# is something missing?



## kuyaeye (Jun 15, 2009)

For about three years now my wife and I have been trying to become more intamate. I have tried to carress her to get her in the mood, she says it tickles and to stop, I have tried kisses no her neck.. again tickles. I have tried to give her love notes on her cae, mirror, in the mail, hand written poems. With no effect, she claims thae she feel obligated to return the favor at times, and she is just not romantic person. I have even tried sex toys, and she stilll not feelin it. I tried spontanious dates, and she says I have to work this weekend... is there something I am missing?


----------



## Rhea (May 16, 2009)

Uh...be a detective, that's a lot of stuff listed up there that us ladies like...maybe she's talking to and "seeing" someone else. It sucks to say and trust me I know that. But you're going to get honesty here and I'm sure I'm probably not the only one who's going to think what I just typed.

Good luck. Keep posting. It helps.


----------



## sisters359 (Apr 9, 2009)

Have you asked her what she likes? have you asked her to show you what she likes? It sounds like she's left it up to you to figure out, and that isn't fair. It's her body; she is the expert. 

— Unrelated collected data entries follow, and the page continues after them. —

===== src/rtl/stopwatch_ctrl.sv =====
// Stopwatch run/pause/lap/clear controller: button synchronizers, base-tick
// prescaler, and the four-state sequencer driving the mod-K counter chain.
module stopwatch_ctrl #(
  parameter int unsigned TICK_DIV = 500000
) (
  input  logic       clk,
  input  logic       nrst,
  input  logic       start_stop,
  input  logic       lap_reset,
  input  logic       all_max,
  output logic       tick_en,
  output logic       cnt_nrst,
  output logic       freeze,
  output logic       ovf,
  output logic [1:0] state
);

  localparam int unsigned PW = $clog2(TICK_DIV);
  localparam logic [PW-1:0] P_LAST = PW'(TICK_DIV - 1);

  typedef enum logic [1:0] {
    ST_IDLE  = 2'd0,
    ST_RUN   = 2'd1,
    ST_PAUSE = 2'd2,
    ST_LAP   = 2'd3
  } state_t;

  state_t        r_state, w_nstate;
  logic [PW-1:0] r_p, w_p_n;
  logic          r_ss_s1, r_ss_s2, r_ss_prev;
  logic          r_lr_s1, r_lr_s2, r_lr_prev;
  logic          r_tick_en, r_cnt_nrst, r_freeze, r_ovf;
  logic          w_ss, w_lr, w_running, w_tick, w_ovf_hit, w_ovf_n;

  always_ff @(posedge clk or negedge nrst) begin
    if (!nrst) begin
      r_ss_s1   <= 1'b0;
      r_ss_s2   <= 1'b0;
      r_ss_prev <= 1'b0;
      r_lr_s1   <= 1'b0;
      r_lr_s2   <= 1'b0;
      r_lr_prev <= 1'b0;
    end else begin
      r_ss_s1   <= start_stop;
      r_ss_s2   <= r_ss_s1;
      r_ss_prev <= r_ss_s2;
      r_lr_s1   <= lap_reset;
      r_lr_s2   <= r_lr_s1;
      r_lr_prev <= r_lr_s2;
    end
  end

  assign w_ss      = r_ss_s2 & ~r_ss_prev;
  assign w_lr      = r_lr_s2 & ~r_lr_prev;
  assign w_running = (r_state == ST_RUN) || (r_state == ST_LAP);
  assign w_tick    = w_running && (r_p == P_LAST);
  assign w_ovf_hit = w_tick && all_max;

  always_comb begin
    w_nstate = r_state;
    w_ovf_n  = r_ovf;
    // A saturating tick outranks any button event in the same cycle.
    if (w_ovf_hit) begin
      w_nstate = ST_PAUSE;
      w_ovf_n  = 1'b1;
    end else begin
      unique case (r_state)
        ST_IDLE:  if (w_ss) w_nstate = ST_RUN;
        ST_RUN:   if (w_ss) w_nstate = ST_PAUSE;
                  else if (w_lr) w_nstate = ST_LAP;
        ST_LAP:   if (w_ss) w_nstate = ST_PAUSE;
                  else if (w_lr) w_nstate = ST_RUN;
        ST_PAUSE: begin
          if (w_ss) begin
            if (!r_ovf) w_nstate = ST_RUN;
          end else if (w_lr) begin
            w_nstate = ST_IDLE;
            w_ovf_n  = 1'b0;
          end
        end
        default:  w_nstate = ST_IDLE;
      endcase
    end
  end

  always_comb begin
    w_p_n = r_p;
    if (r_state == ST_IDLE)
      w_p_n = '0;
    else if (w_running)
      w_p_n = w_tick ? '0 : r_p + PW'(1);
  end

  always_ff @(posedge clk or negedge nrst) begin
    if (!nrst) begin
      r_state    <= ST_IDLE;
      r_p        <= '0;
      r_tick_en  <= 1'b0;
      r_freeze   <= 1'b0;
      r_ovf      <= 1'b0;
      r_cnt_nrst <= 1'b0;
    end else begin
      r_state    <= w_nstate;
      r_p        <= w_p_n;
      r_tick_en  <= w_tick & ~all_max;
      r_freeze   <= (w_nstate == ST_LAP);
      r_ovf      <= w_ovf_n;
      r_cnt_nrst <= !((r_state == ST_PAUSE) && (w_nstate == ST_IDLE));
    end
  end

  assign tick_en  = r_tick_en;
  assign cnt_nrst = r_cnt_nrst;
  assign freeze   = r_freeze;
  assign ovf      = r_ovf;
  assign state    = r_state;

endmodule
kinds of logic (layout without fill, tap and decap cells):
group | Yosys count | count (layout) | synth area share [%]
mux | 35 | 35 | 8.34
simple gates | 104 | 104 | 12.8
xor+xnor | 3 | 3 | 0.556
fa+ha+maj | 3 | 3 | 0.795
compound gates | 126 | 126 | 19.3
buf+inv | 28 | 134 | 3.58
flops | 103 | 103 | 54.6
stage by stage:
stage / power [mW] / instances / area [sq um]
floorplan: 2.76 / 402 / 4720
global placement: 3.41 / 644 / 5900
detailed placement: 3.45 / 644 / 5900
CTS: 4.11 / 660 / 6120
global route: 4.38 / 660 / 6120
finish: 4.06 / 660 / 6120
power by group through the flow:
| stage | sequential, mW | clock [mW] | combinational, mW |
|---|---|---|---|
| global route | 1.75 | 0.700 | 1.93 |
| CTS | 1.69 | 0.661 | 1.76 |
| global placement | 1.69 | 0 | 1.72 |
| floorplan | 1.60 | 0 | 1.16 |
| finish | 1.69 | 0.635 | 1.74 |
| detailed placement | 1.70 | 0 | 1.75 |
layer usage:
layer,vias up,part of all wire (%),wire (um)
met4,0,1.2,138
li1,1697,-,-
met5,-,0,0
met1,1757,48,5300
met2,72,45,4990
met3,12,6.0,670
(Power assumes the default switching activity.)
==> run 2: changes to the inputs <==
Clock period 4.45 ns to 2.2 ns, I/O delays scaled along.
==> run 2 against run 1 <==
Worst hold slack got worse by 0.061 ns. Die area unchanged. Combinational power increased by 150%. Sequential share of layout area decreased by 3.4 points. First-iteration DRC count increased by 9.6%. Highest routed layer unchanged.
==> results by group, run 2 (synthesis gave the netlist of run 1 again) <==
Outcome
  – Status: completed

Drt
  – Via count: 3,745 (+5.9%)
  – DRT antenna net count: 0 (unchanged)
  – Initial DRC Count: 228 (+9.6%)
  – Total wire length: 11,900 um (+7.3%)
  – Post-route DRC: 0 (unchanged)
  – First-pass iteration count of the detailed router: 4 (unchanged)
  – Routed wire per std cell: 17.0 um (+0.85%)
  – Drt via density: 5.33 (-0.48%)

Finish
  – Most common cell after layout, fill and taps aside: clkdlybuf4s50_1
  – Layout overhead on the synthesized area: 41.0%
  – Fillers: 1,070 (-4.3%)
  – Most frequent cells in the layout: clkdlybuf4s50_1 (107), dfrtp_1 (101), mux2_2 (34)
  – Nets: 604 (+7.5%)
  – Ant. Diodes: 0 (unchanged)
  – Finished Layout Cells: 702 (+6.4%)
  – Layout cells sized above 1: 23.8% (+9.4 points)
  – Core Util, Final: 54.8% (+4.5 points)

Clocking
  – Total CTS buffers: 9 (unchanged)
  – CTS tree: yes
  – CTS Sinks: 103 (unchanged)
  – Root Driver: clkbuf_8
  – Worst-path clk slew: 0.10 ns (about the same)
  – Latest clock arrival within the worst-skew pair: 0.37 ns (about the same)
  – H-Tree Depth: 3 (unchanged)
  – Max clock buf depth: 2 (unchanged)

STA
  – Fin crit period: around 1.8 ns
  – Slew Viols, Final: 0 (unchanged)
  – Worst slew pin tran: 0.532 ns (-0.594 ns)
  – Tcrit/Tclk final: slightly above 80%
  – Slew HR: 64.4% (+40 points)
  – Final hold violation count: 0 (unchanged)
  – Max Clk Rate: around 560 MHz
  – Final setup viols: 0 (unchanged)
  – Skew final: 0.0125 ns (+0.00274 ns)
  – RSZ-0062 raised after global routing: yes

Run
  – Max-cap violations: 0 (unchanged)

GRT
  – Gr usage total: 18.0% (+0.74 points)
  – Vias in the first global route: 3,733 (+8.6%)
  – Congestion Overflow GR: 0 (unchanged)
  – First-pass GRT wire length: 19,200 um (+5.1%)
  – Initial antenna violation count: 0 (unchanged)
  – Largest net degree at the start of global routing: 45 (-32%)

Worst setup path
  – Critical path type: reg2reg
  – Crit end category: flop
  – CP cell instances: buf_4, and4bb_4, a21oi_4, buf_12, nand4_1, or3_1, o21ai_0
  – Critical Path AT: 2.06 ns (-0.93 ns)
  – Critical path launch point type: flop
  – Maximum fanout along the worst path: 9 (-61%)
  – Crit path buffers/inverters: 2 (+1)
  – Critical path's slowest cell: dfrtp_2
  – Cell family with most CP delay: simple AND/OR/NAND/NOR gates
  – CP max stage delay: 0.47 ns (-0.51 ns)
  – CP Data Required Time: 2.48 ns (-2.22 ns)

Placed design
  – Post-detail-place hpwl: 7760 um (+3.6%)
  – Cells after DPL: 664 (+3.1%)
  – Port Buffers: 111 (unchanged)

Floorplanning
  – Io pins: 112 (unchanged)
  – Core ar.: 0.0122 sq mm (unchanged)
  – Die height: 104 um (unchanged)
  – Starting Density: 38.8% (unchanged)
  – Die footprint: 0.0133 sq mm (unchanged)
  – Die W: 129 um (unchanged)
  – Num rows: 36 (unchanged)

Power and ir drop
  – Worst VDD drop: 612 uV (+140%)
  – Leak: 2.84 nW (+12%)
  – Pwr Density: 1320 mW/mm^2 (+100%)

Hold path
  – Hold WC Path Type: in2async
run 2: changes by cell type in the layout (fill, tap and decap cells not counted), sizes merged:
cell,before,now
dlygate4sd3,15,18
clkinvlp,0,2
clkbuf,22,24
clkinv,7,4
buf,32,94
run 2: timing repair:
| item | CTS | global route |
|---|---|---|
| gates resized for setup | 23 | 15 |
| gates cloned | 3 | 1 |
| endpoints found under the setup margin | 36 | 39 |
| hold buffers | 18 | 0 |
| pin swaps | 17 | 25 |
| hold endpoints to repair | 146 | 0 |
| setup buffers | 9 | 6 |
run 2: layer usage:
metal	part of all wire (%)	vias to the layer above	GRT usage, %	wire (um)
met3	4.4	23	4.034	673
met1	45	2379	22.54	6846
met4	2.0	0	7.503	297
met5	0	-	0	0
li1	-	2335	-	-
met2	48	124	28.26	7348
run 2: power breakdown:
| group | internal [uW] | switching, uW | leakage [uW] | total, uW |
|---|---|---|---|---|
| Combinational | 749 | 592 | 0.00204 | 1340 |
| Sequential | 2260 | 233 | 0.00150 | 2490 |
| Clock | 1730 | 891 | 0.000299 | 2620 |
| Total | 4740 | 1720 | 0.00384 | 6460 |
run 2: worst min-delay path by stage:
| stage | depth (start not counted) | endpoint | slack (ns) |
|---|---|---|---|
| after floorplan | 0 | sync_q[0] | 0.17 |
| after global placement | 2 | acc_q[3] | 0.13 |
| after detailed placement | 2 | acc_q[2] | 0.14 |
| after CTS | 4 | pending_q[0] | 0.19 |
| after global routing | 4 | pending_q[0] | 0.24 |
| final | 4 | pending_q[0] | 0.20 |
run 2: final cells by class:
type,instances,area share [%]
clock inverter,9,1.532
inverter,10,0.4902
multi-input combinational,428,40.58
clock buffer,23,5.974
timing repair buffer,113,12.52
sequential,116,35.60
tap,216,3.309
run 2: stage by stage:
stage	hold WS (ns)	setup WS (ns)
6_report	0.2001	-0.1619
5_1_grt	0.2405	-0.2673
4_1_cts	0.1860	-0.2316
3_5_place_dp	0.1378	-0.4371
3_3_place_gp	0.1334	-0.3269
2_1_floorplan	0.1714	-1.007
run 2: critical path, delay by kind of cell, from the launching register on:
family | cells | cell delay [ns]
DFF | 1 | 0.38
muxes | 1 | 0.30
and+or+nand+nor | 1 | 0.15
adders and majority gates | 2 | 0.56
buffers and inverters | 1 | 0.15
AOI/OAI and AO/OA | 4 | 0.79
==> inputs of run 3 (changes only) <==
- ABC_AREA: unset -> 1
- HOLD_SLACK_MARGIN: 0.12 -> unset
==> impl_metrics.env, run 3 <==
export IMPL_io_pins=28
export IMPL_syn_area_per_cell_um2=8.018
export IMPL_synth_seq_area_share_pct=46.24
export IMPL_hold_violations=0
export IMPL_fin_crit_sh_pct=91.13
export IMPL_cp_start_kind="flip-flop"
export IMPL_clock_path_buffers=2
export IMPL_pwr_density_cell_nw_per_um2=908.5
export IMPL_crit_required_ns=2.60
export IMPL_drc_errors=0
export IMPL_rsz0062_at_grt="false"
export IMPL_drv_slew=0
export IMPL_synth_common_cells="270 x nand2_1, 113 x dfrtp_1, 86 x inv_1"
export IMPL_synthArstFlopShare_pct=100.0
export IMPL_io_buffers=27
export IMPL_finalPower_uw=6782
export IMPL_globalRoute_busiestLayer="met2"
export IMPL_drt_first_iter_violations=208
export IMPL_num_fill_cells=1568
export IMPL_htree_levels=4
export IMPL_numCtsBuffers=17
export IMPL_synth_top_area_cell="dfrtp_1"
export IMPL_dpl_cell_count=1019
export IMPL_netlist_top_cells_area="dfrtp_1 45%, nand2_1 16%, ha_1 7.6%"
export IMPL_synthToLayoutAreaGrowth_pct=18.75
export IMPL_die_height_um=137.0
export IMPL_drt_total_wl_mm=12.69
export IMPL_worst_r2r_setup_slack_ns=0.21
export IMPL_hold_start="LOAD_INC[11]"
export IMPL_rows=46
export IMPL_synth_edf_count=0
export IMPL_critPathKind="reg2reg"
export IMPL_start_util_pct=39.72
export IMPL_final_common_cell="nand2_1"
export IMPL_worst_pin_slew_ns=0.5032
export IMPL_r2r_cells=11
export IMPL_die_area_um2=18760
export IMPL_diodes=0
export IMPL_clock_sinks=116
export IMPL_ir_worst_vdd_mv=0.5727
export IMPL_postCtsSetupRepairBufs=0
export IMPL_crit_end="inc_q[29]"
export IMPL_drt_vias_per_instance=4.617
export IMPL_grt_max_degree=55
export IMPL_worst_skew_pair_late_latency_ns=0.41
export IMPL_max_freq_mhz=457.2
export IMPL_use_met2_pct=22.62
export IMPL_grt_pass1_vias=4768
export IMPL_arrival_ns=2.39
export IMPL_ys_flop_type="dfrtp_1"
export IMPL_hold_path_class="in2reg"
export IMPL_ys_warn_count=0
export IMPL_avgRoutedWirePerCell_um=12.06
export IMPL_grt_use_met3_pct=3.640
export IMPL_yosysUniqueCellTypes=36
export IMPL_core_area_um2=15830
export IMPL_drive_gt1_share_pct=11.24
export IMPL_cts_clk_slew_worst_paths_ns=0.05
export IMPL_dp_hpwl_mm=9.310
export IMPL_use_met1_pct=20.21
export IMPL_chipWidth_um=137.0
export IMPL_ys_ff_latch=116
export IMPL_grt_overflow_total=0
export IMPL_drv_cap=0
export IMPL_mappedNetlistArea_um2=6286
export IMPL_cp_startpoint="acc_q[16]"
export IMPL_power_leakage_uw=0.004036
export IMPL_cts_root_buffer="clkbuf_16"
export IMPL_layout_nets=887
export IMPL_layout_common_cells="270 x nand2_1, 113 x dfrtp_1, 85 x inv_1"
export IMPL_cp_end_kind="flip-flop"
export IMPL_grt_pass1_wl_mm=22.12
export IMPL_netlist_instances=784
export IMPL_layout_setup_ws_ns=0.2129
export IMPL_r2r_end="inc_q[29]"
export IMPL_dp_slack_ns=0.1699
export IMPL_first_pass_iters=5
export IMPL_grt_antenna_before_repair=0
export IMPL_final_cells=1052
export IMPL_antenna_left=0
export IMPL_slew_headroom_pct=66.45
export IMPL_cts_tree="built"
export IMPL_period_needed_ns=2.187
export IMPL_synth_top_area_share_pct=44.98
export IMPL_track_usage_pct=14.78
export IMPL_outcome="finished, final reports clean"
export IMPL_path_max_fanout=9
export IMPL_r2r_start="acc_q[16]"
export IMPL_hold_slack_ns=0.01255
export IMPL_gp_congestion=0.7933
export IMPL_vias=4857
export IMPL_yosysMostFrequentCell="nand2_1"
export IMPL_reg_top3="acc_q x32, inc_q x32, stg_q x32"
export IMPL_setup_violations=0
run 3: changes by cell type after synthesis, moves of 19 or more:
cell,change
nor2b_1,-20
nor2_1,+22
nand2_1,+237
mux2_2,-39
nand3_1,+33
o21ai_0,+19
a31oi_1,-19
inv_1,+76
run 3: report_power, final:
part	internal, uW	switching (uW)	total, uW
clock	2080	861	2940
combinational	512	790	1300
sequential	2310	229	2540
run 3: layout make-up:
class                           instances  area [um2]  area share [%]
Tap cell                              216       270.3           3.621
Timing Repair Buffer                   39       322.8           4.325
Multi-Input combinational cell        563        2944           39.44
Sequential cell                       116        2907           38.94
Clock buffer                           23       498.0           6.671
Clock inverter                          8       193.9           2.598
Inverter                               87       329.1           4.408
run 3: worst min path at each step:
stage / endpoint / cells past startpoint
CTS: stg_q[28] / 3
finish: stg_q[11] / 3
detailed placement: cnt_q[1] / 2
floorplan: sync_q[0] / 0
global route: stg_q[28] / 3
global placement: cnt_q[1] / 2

I think there is definitely something missing, but I'm betting it does not have much to do with you. Maybe she married you without being attracted to you--better for you to find out if that's the case. Maybe she's actually attracted to women; also better for you to find out. Maybe she was molested as a child or raped at some point; have you asked? Ask, ask, ask. Do not accept "I don't know" or "I'm just not a romantic person" as an answer--these are excuses, not answers. Insist on counseling until she can talk about her sexuality--there is nothing wrong with talking about it! If she can't talk about it, she's going to have trouble enjoying it fully, so get her talking, to you or a therapist. If she refuses, go alone, and decide if you want to be married to someone who rejects you like this. I wouldn't!


----------